My childhood was a very mixed experience, full of fever, nightmare, insomnia, painful days and interminable nights; and I can speak with less authority of Gardens than that of that other ‘land of counterpane.’ But to what end should we renew these sorrows? The sufferings of life may be handled by the very greatest in their hours of insight; it is of its pleasures that our common poems should be formed; these are the experiences that we should seek to recall or to provoke; and I say with Thoreau, ‘What right have I to complain, who have not ceased to wonder?
RLS, Letter to William Archer, 29th of March 1885.

 

But his sickly, cosseted, fear-filled frailty was also full of love and song from his mother, and particularly from his nurse ‘Cummy,’ who peppered his daydreams with stirring tales of religion, war, and witchcraft. These, combined with his extensive reading, and later his travels, would be the stuff from which he would draw inspiration again and again until his untimely death. In his essay The Foreigner at Home (1882) Stevenson wrote:

 

. . . the sense of the nature of his country and his country’s history gradually growing in the child’s mind from story and from observation. A Scottish child hears much of shipwreck, out-lying skerries, pitiless breakers, and great sea-lights, much of heathery mountains, wild clans and hunted Covenanters.

 

But, if his infant life was filled with adventurous imaginings, games, and escapes from his imprisoning bed, he also managed to escape growing up – his great escape, facilitated by a fragile constitution and family money, for attempts to become an artist are invariably at someone else’s expense. He escaped Victorian Edinburgh’s “blunderbuss conformity,” first by adopting a bohemian manner, developing intimate friendships, and secretly frequenting the city’s low dens, then by his foreign travels for health reasons, which he often played up. He escaped following the family tradition of becoming an engineer, and despite his Law degree, he escaped becoming a lawyer. His luminous, translucent, angular androgyny could make men fall in love with him, but he was attractive, and attracted to, older women, who could mother him, and these defined all his adult relationships. Finally, financially independent for the moment, he escaped to the other side of the world to what he hoped would be a tropical idyll. His most constant escape from reality and adulthood, however, remained his imagination, and his attempts to re-conjure his childhood in his writings.
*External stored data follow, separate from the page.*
`config.mk`:
```
export PLATFORM = sky130hd
export DESIGN_NAME = rx_byte_fifo
export DESIGN_NICKNAME = d
export VERILOG_FILES = /design/src/rtl/rx_byte_fifo.sv
export SDC_FILE = /design/constraint.sdc
export NUM_CORES = 1
export LEC_CHECK = 0
export CAP_MARGIN = 20
export CORE_ASPECT_RATIO = 0.7
export CORE_MARGIN = 2
export CORE_UTILIZATION = 50
export DETAILED_ROUTE_END_ITERATION = 6
export HOLD_SLACK_MARGIN = 0.12
export PLACE_DENSITY = 0.71
export SLEW_MARGIN = 5
export SYNTH_ARGS = -nofsm -noshare
export SYNTH_HDL_FRONTEND = slang
export SYNTH_SLANG_ARGS = --single-unit
```
`constraint.sdc`:
```
create_clock -name clock -period 2.8 [get_ports clock]
set_input_delay 0.42 -clock clock [delete_from_list [all_inputs] [get_ports clock]]
set_output_delay 0.42 -clock clock [all_outputs]
set_load 0.02 [all_outputs]
```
In 1884 he wrote to the poet William Cosmo Monkhouse:

 

After all your boyhood aspirations and youth’s immortal daydreams, you are condemned to sit down, grossly draw in your chair to the fat board, and be a beastly Burgess till you die. Can it be? Is there not some escape, some furlough from the Moral Law, some holiday jaunt contrivable into a Better Land? Shall we never shed blood? This prospect is too grey . . . To confess plainly, I had intended to spend my life (or any leisure I might have from Piracy upon the high seas) as the leader of a great horde of irregular cavalry, devastating whole valleys. I can still, looking back, see myself in many favourite attitudes; signaling for a boat from my pirate ship with a pocket handkerchief, I at the jetty and one or two of my bold blades keeping the crowd at bay; or else turning in the saddle to look back at my whole command (some five thousand strong) following me at the hand-gallop up the road out of the burning valley: this last by moonlight.

 

Stevenson would later dismiss this as: “an astonishing gush of nonsense,” but it is just too full of peculiar detail not to be true, and it was his attempts to recapture his vivid memories, and to consolidate his youth, that so much of his work was directly or indirectly concerned. David Daiches wrote that Stevenson, like Proust, was engaged in a ‘recherche du temps perdu,’ a recapturing of lost youth, an escape back to childhood:

 

Literature for him was but an extension of those childhood games of romantic make-believe that he has described so vividly in his autobiographical essays.
David Daiches ~ Robert Louis Stevenson: A Revaluation (1947).

 

Stevenson confirmed this in A Gossip on Romance:

 

Fiction is to the grown man what play is to the child; it is there that he changes the atmosphere and tenor of his life; and when the game so chimes with his fancy that he can join in it with all his heart, when it pleases him with every turn, when he loves to recall it and dwells upon its recollection with entire delight, fiction is called romance.

 

He taught himself to write well through imitation and practice, but his fictions were not only a form of play; Jenni Calder believed that in Treasure Island and Kidnapped Stevenson was inviting us to join him in the game, and as G. K. Chesterton shrewdly observed:

 

The dialogue is spirited and full of fine Scottish humours, but all these things are almost as secondary in Kidnapped and Catriona as they are in Treasure Island itself. The thing is still simply an adventure story, and especially a boy’s adventure story; such as is fitted to describe the adventures of a boy. And there are moments when it is the same boy; and his name is neither Hawkins nor Balfour, but Stevenson.

 

Both authors caught the reality that Stevenson retained his playful sense of inclusive adventure, but Chesterton’s description of this historical romance par excellence as simply a boy’s adventure story, is a simplification too far. Treasure Island falls into that category, but the genesis of Kidnapped was quite different, and much longer. Here, Stevenson addressed deeper issues of character, culture, history, and politics – a story in which his hero escapes attempted murder and is brutally shanghaied, and a mad boy is killed out of hand by a brutish drunk. There are bloody sword fights, a shipwreck, a government official assassinated, for which an innocent man will be hanged, all described with stark realism, but always with a pawky humour. It is an adventure story certainly, but this Peter Pan of Scottish literature had brought all his skills into play. Kidnapped was a synthesis of Stevenson’s own experiences drawn from his reading, his travels, his knowledge of Scottish history and landscape, his knowledge of dialect, and his knowledge of human nature.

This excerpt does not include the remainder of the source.